··· Data supplied ···
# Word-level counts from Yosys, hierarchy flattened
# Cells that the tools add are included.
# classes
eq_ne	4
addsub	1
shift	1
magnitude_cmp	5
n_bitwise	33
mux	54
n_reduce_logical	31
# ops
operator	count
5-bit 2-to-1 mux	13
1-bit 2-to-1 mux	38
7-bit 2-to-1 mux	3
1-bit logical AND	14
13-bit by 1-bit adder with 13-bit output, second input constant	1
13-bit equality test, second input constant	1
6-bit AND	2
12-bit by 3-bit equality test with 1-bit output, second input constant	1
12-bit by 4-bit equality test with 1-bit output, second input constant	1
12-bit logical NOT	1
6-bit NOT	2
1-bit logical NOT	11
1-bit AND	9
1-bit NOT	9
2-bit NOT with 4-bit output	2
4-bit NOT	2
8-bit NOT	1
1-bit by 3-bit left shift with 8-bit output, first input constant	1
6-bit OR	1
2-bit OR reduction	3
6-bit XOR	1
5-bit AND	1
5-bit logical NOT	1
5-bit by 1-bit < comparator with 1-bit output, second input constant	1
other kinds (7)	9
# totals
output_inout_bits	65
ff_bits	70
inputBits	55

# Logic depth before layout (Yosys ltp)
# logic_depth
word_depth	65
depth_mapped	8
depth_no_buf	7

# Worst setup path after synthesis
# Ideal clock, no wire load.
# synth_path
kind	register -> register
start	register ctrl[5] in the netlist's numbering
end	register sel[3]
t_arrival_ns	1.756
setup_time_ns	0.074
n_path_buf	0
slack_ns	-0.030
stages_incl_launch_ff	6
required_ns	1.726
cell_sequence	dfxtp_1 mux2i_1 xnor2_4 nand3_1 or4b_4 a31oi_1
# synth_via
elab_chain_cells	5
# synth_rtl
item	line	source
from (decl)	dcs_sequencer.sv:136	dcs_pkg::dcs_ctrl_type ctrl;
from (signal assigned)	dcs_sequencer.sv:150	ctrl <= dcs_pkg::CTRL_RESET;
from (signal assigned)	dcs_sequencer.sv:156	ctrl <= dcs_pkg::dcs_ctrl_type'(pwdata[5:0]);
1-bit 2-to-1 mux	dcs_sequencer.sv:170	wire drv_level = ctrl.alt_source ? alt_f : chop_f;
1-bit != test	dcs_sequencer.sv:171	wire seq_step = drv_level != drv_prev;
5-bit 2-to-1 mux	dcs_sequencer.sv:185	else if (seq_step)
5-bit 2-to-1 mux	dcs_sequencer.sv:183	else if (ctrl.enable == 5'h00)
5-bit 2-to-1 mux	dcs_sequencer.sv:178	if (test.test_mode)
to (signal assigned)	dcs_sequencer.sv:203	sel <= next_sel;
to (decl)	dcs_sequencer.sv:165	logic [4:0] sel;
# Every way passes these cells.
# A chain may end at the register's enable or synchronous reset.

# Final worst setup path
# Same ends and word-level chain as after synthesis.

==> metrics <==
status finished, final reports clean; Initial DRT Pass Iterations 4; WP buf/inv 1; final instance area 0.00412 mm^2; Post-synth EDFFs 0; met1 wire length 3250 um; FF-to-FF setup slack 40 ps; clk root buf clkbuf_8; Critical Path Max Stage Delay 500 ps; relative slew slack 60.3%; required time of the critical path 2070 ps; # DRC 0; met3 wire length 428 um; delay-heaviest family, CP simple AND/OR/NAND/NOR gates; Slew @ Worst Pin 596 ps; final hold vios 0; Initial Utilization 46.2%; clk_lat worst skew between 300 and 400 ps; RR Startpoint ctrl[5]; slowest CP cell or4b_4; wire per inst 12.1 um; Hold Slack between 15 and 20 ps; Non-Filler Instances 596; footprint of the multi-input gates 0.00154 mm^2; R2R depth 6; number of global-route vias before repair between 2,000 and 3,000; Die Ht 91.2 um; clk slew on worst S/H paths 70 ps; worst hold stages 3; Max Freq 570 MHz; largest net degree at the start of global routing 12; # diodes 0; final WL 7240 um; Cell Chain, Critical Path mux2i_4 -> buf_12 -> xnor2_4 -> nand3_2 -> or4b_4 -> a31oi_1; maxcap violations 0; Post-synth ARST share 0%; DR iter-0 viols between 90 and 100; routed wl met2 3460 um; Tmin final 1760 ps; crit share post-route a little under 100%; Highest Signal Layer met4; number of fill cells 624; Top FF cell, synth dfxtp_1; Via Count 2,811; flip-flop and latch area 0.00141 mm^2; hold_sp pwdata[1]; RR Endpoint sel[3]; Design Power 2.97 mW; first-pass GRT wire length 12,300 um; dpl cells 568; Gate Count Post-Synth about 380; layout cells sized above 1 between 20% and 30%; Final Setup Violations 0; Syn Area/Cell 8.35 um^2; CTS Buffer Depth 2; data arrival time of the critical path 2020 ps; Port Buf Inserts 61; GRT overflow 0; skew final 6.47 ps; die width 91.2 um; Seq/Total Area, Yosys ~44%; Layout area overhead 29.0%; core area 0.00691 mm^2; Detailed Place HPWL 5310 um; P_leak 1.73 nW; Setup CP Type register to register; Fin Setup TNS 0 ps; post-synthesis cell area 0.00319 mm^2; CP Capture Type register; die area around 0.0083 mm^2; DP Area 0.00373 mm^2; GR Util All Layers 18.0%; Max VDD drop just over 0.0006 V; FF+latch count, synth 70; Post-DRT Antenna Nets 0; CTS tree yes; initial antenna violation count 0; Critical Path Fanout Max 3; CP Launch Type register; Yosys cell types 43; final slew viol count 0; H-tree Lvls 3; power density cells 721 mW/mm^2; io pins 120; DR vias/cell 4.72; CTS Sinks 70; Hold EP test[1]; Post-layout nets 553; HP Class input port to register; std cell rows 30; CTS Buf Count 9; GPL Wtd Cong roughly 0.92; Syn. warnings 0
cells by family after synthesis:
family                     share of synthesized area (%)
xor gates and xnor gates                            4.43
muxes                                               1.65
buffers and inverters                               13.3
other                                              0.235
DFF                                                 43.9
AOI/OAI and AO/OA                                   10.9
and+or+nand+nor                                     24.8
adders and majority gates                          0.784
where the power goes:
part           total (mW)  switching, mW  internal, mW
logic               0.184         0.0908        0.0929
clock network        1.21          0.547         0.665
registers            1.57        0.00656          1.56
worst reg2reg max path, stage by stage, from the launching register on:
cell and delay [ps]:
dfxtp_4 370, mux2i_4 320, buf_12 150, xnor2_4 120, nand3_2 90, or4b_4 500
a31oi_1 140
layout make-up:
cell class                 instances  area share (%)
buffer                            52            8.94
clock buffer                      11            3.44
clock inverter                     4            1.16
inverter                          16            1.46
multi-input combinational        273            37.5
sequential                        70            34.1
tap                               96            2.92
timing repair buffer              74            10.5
## src/upsw_pkg.sv

```systemverilog
package upsw_pkg;

  // ==========================================================
  // Register map (byte addresses)
  // ==========================================================
  localparam logic [7:0] UPSW_CTRL_OFF = 8'h00;
  localparam logic [7:0] UPSW_TMO_OFF  = 8'h04;
  localparam logic [7:0] UPSW_STAT_OFF = 8'h08;

  // Control field positions
  localparam int UPSW_MODE_LSB = 0;
  localparam int UPSW_FLOW_BIT = 2;
  localparam int UPSW_ABD_BIT  = 3;
  localparam int UPSW_MUX_BIT  = 4;

  // Values after reset and timeout limits
  localparam logic [1:0]  UPSW_MODE_RST = 2'h0;
  localparam logic [15:0] UPSW_TMO_RST  = 16'h07D0;
  localparam logic [15:0] UPSW_TMO_MIN  = 16'h0028;
  localparam logic [15:0] UPSW_TMO_MAX  = 16'hFDE8;

  // Power-saving settings
  localparam logic [1:0] UPSW_PS_OFF  = 2'h0;
  localparam logic [1:0] UPSW_PS_CYC  = 2'h1;
  localparam logic [1:0] UPSW_PS_RTS  = 2'h2;
  localparam logic [1:0] UPSW_PS_DTR  = 2'h3;

  // Multiplexer channel sets
  localparam logic [7:0] UPSW_MUX_FULL = 8'hFF;
  localparam logic [7:0] UPSW_MUX_NOSA = 8'h7F;
  localparam logic [7:0] UPSW_MUX_RED  = 8'h07;

  // AXI responses
  localparam logic [1:0] UPSW_RESP_OK  = 2'h0;
  localparam logic [1:0] UPSW_RESP_ERR = 2'h2;

  // ==========================================================
  // Timing
  // ==========================================================
  localparam int UPSW_CLK_NS   = 40;
  localparam int UPSW_WAKE_NS  = 20000000;
  localparam int UPSW_FRAME_NS = 4615000;
  localparam int UPSW_WAKE_CYC = UPSW_WAKE_NS / UPSW_CLK_NS;
  localparam int UPSW_FRAME_CYC = UPSW_FRAME_NS / UPSW_CLK_NS;

  // Port state machine
  typedef enum logic [2:0] {
    UPSW_ST_OFF  = 3'b001,
    UPSW_ST_WAKE = 3'b010,
    UPSW_ST_ON   = 3'b100
  } upsw_state_t;

endpackage

```

## src/upsw_ctrl.sv

```systemverilog
// Decided for this implementation: the register addresses and the AXI4-Lite register port.
`timescale 1ns/1ps
`default_nettype none
// Functional notes
// - 2G variant refuses DTR-controlled setting 3
// - setting 3 allowed with any flow control
// - DTR OFF disables port immediately
// - outgoing data or data call re-enables port
// - DTR rising enables, active after 20 ms
// - DTR ON keeps port enabled, no idle
// - DTR call-control function still applied
// - CTS shows port ready (wake delay over) with flow control
// - armed TXD rising edge wakes port
// - wake character discarded until 20 ms
// - wake arming per variant and setting
// - HSPA drops host data in listed cases
// - inactivity timeout disables port again
// - no control to switch wake off
// - extra pre-prefix char is wake when idle
// - dummy command is wake when idle
// - HSPA USB link forces device active
// - multiplexer only on main serial port
// - multiplexer channel set per variant
// - setting 0 never idles, CTS ON
// - timeout 40..65000 frames, char restarts
module upsw_ctrl #(
  parameter bit HSPA      = 1'b1,
  parameter bit REDUCED   = 1'b0,
  parameter int WAKE_CYC  = upsw_pkg::UPSW_WAKE_CYC,
  parameter int FRAME_CYC = upsw_pkg::UPSW_FRAME_CYC
) (
  input  wire logic        mclk,
  input  wire logic        resetn,
  input  wire logic        ce,
  // AXI4-Lite slave
  input  wire logic [7:0]  s_axi_awaddr,
  input  wire logic        s_axi_awvalid,
  output logic             s_axi_awready,
  input  wire logic [31:0] s_axi_wdata,
  input  wire logic [3:0]  s_axi_wstrb,
  input  wire logic        s_axi_wvalid,
  output logic             s_axi_wready,
  output logic [1:0]       s_axi_bresp,
  output logic             s_axi_bvalid,
  input  wire logic        s_axi_bready,
  input  wire logic [7:0]  s_axi_araddr,
  input  wire logic        s_axi_arvalid,
  output logic             s_axi_arready,
  output logic [31:0]      s_axi_rdata,
  output logic [1:0]       s_axi_rresp,
  output logic             s_axi_rvalid,
  input  wire logic        s_axi_rready,
  // Host lines and module activity
  input  wire logic        dtr_on,
  input  wire logic        rts_on,
  input  wire logic        txd,
  input  wire logic        rx_char,
  input  wire logic        tx_pending,
  input  wire logic        data_call,
  input  wire logic        usb_active,
  output logic             cts_n,
  output logic             port_en,
  output logic             rx_ready,
  output logic             rx_char_ok,
  output logic             host_drop,
  output logic             dev_active,
  output logic             dtr_off_evt,
  output logic             mux_main_en,
  output logic [7:0]       mux_chan_mask
);
  import upsw_pkg::*;
  // ==========================================================
  // Input synchronisers
  // ==========================================================
  logic [2:0] sync1_q;
  logic [2:0] sync2_q;
  logic [2:0] prev_q;
  logic       dtr_s;
  logic       rts_s;
  logic       txd_s;
  logic       dtr_rise;
  logic       dtr_fall;
  logic       txd_rise;
  // Two flops per line, then edge memory
  always_ff @(posedge mclk or negedge resetn) begin
    if (!resetn) begin
      sync1_q <= 3'h4; // TXD idles high, no false edge
      sync2_q <= 3'h4;
      prev_q  <= 3'h4;
    end else if (ce) begin
      sync1_q <= {txd, rts_on, dtr_on};
      sync2_q <= sync1_q;
      prev_q  <= sync2_q;
    end
  end
  // Edge detection on synchronised copies
  assign dtr_s    = sync2_q[0];
  assign rts_s    = sync2_q[1];
  assign txd_s    = sync2_q[2];
  assign dtr_rise = dtr_s & ~prev_q[0];
  assign dtr_fall = ~dtr_s & prev_q[0];
  assign txd_rise = txd_s & ~prev_q[2];
  // ==========================================================
  // Register file
  // ==========================================================
  logic [1:0]  mode_q;
  logic        flow_q;
  logic        abd_q;
  logic        mux_q;
  logic [15:0] tmo_q;
  logic [7:0]  awaddr_q;
  logic [31:0] wdata_q;
  logic [3:0]  wstrb_q;
  logic        aw_full_q;
  logic        w_full_q;
  logic        bvalid_q;
  logic [1:0]  bresp_q;
  logic        rvalid_q;
  logic [31:0] rdata_q;
  logic [1:0]  rresp_q;
  logic        do_write;
  logic        wr_ctrl;
  logic        wr_tmo;
  logic        wr_hit;
  logic [1:0]  wr_mode;
  logic        mode_ok;
  logic [15:0] tmo_in;
  logic [15:0] tmo_clip;
  logic        rd_hit;
  logic [31:0] rd_word;
  logic [31:0] ctrl_word;
  logic [31:0] stat_word;
  // Handshakes stall while ce is low; aw and w in any order
  assign s_axi_awready = ce & ~aw_full_q & ~bvalid_q;
  assign s_axi_wready  = ce & ~w_full_q & ~bvalid_q;
  assign s_axi_bvalid  = ce & bvalid_q;
  assign s_axi_bresp   = bresp_q;
  assign s_axi_arready = ce & ~rvalid_q;
  assign s_axi_rvalid  = ce & rvalid_q;
  assign s_axi_rdata   = rdata_q;
  assign s_axi_rresp   = rresp_q;
  // Write decode
  assign do_write = aw_full_q & w_full_q & ~bvalid_q;
  assign wr_ctrl  = do_write & (awaddr_q == UPSW_CTRL_OFF);
  assign wr_tmo   = do_write & (awaddr_q == UPSW_TMO_OFF);
  assign wr_hit   = (awaddr_q == UPSW_CTRL_OFF) |
                    (awaddr_q == UPSW_TMO_OFF) |
                    (awaddr_q == UPSW_STAT_OFF);
  assign wr_mode  = wdata_q[UPSW_MODE_LSB +: 2];
  // Setting 3 only on HSPA; flow control does not matter
  assign mode_ok  = HSPA | (wr_mode != UPSW_PS_DTR);
  assign tmo_in   = {wstrb_q[1] ? wdata_q[15:8] : tmo_q[15:8],
                     wstrb_q[0] ? wdata_q[7:0]  : tmo_q[7:0]};
  assign tmo_clip = (tmo_in < UPSW_TMO_MIN) ? UPSW_TMO_MIN :
                    (tmo_in > UPSW_TMO_MAX) ? UPSW_TMO_MAX :
                    tmo_in;
  // Write channel state
  always_ff @(posedge mclk or negedge resetn) begin
    if (!resetn) begin
      aw_full_q <= 1'b0;
      w_full_q  <= 1'b0;
      awaddr_q  <= 8'h00;
      wdata_q   <= 32'h0000_0000;
      wstrb_q   <= 4'h0;
      bvalid_q  <= 1'b0;
      bresp_q   <= UPSW_RESP_OK;
    end else if (ce) begin
      if (s_axi_awvalid && s_axi_awready) begin
        aw_full_q <= 1'b1;
        awaddr_q  <= {s_axi_awaddr[7:2], 2'b00};
      end
      if (s_axi_wvalid && s_axi_wready) begin
        w_full_q <= 1'b1;
        wdata_q  <= s_axi_wdata;
        wstrb_q  <= s_axi_wstrb;
      end
      if (do_write) begin
        aw_full_q <= 1'b0;
        w_full_q  <= 1'b0;
        bvalid_q  <= 1'b1;
        bresp_q   <= wr_hit ? UPSW_RESP_OK : UPSW_RESP_ERR;
      end else if (bvalid_q && s_axi_bready) begin
        bvalid_q <= 1'b0;
      end
    end
  end
  // Control and timeout registers
  always_ff @(posedge mclk or negedge resetn) begin
    if (!resetn) begin
      mode_q <= UPSW_MODE_RST;
      flow_q <= 1'b0;
      abd_q  <= 1'b0;
      mux_q  <= 1'b0;
      tmo_q  <= UPSW_TMO_RST;
    end else if (ce) begin
      if (wr_ctrl && wstrb_q[0]) begin
        if (mode_ok) begin
          mode_q <= wr_mode;
        end
        flow_q <= wdata_q[UPSW_FLOW_BIT];
        abd_q  <= wdata_q[UPSW_ABD_BIT];
        mux_q  <= wdata_q[UPSW_MUX_BIT];
      end
      if (wr_tmo) begin
        tmo_q <= tmo_clip;
      end
    end
  end
  // ==========================================================
  // Power-saving decisions
  // ==========================================================
  upsw_state_t st_q;
  upsw_state_t st_d;
  logic [18:0] wake_cnt_q;
  logic [16:0] frame_cnt_q;
  logic [15:0] inact_q;
  logic        frame_tick;
  logic        m_off;
  logic        m_cyc;
  logic        m_rts;
  logic        m_dtr;
  logic        armed;
  logic        wake_evt;
  logic        hold;
  logic        want;
  logic        busy;
  assign m_off = (mode_q == UPSW_PS_OFF);
  assign m_cyc = (mode_q == UPSW_PS_CYC);
  assign m_rts = (mode_q == UPSW_PS_RTS);
  assign m_dtr = (mode_q == UPSW_PS_DTR);
  assign busy  = tx_pending | data_call;
  // Wake arming while its setting holds, the port is off and flow control is off
  assign armed = ~port_en & ~flow_q &
                 (m_cyc | (~HSPA & m_rts & ~rts_s));
  // First TXD rising edge of any armed char is the wake char
  assign wake_evt = armed & txd_rise;
  assign host_drop = HSPA & ((m_rts & ~flow_q & ~rts_s) |
                             (m_dtr & ~dtr_s));
  // Inactivity hold only in wake-capable settings
  assign hold = (inact_q != 16'h0000) &
                (m_cyc | (~HSPA & m_rts));
  assign want = m_off | busy | hold |
                (m_dtr & dtr_s) |
                (m_rts & rts_s);
  // Char accepted once ready, unless host data is dropped
  assign rx_char_ok = rx_char & rx_ready & ~host_drop;
  assign frame_tick = (frame_cnt_q == 17'(FRAME_CYC - 1));
  // Frame period prescaler
  always_ff @(posedge mclk or negedge resetn) begin
    if (!resetn) begin
      frame_cnt_q <= 17'h00000;
    end else if (ce) begin
      frame_cnt_q <= frame_tick ? 17'h00000 : frame_cnt_q + 17'h00001;
    end
  end
  // Inactivity timer in frames; a char wins over a clear
  always_ff @(posedge mclk or negedge resetn) begin
    if (!resetn) begin
      inact_q <= 16'h0000;
    end else if (ce) begin
      if (wake_evt || rx_char_ok) begin
        inact_q <= tmo_q;
      end else if (wr_ctrl) begin
        inact_q <= 16'h0000;
      end else if (frame_tick && inact_q != 16'h0000) begin
        inact_q <= inact_q - 16'h0001;
      end
    end
  end
  // Port state: off, waking for 20 ms, on
  always_comb begin
    st_d = st_q;
    case (st_q)
      UPSW_ST_OFF: begin
        if (want) begin
          st_d = UPSW_ST_WAKE;
        end
      end
      UPSW_ST_WAKE: begin
        if (!want) begin
          st_d = UPSW_ST_OFF;
        end else if (wake_cnt_q == 19'h00000) begin
          st_d = UPSW_ST_ON;
        end
      end
      UPSW_ST_ON: begin
        if (!want) begin
          st_d = UPSW_ST_OFF;
        end
      end
      default: begin
        st_d = UPSW_ST_OFF;
      end
    endcase
  end
  // State and wake delay counter
  always_ff @(posedge mclk or negedge resetn) begin
    if (!resetn) begin
      st_q       <= UPSW_ST_OFF;
      wake_cnt_q <= 19'h00000;
    end else if (ce) begin
      st_q <= st_d;
      if (st_q != UPSW_ST_WAKE) begin
        wake_cnt_q <= 19'(WAKE_CYC - 1);
      end else if (wake_cnt_q != 19'h00000) begin
        wake_cnt_q <= wake_cnt_q - 19'h00001;
      end
    end
  end
  // ==========================================================
  // Outputs
  // ==========================================================
  logic dtr_evt_q;
  assign port_en  = (st_q != UPSW_ST_OFF);
  assign rx_ready = (st_q == UPSW_ST_ON);
  // On HSPA, USB link keeps device awake, port still gated
  assign dev_active = rx_ready | (HSPA & usb_active);
  // CTS tracks port with flow control, else held on
  assign cts_n  = flow_q ? ~(m_off | rx_ready) : 1'b0;
  assign mux_main_en = mux_q;
  assign mux_chan_mask = HSPA ? UPSW_MUX_FULL :
                         REDUCED ? UPSW_MUX_RED :
                         UPSW_MUX_NOSA;
  assign dtr_off_evt = dtr_evt_q;
  // DTR drop forwarded to call control in every setting
  always_ff @(posedge mclk or negedge resetn) begin
    if (!resetn) begin
      dtr_evt_q <= 1'b0;
    end else if (ce) begin
      dtr_evt_q <= dtr_fall;
    end
  end
  // Read data words
  assign ctrl_word = {27'h0, mux_q, abd_q, flow_q, mode_q};
  assign stat_word = {24'h0, dtr_rise, rts_s, dtr_s,
                      host_drop, armed, dev_active,
                      rx_ready, port_en};
  assign rd_hit = (s_axi_araddr[7:2] == UPSW_CTRL_OFF[7:2]) |
                  (s_axi_araddr[7:2] == UPSW_TMO_OFF[7:2]) |
                  (s_axi_araddr[7:2] == UPSW_STAT_OFF[7:2]);
  assign rd_word =
    (s_axi_araddr[7:2] == UPSW_CTRL_OFF[7:2]) ? ctrl_word :
    (s_axi_araddr[7:2] == UPSW_TMO_OFF[7:2])  ? {16'h0, tmo_q} :
    (s_axi_araddr[7:2] == UPSW_STAT_OFF[7:2]) ? stat_word :
    32'h0000_0000;
  // Read channel
  always_ff @(posedge mclk or negedge resetn) begin
    if (!resetn) begin
      rvalid_q <= 1'b0;
      rdata_q  <= 32'h0000_0000;
      rresp_q  <= UPSW_RESP_OK;
    end else if (ce) begin
      if (s_axi_arvalid && s_axi_arready) begin
        rvalid_q <= 1'b1;
        rdata_q  <= rd_word;
        rresp_q  <= rd_hit ? UPSW_RESP_OK : UPSW_RESP_ERR;
      end else if (rvalid_q && s_axi_rready) begin
        rvalid_q <= 1'b0;
      end
    end
  end
endmodule
`default_nettype wire

```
···
• Exercise details
Please copy the lines above from the line with "where the power" up to and including the line with "cell and delay", exactly as written and with nothing else.

• Answer space
where the power goes:
part           total (mW)  switching, mW  internal, mW
logic               0.184         0.0908        0.0929
clock network        1.21          0.547         0.665
registers            1.57        0.00656          1.56
worst reg2reg max path, stage by stage, from the launching register on:
cell and delay [ps]:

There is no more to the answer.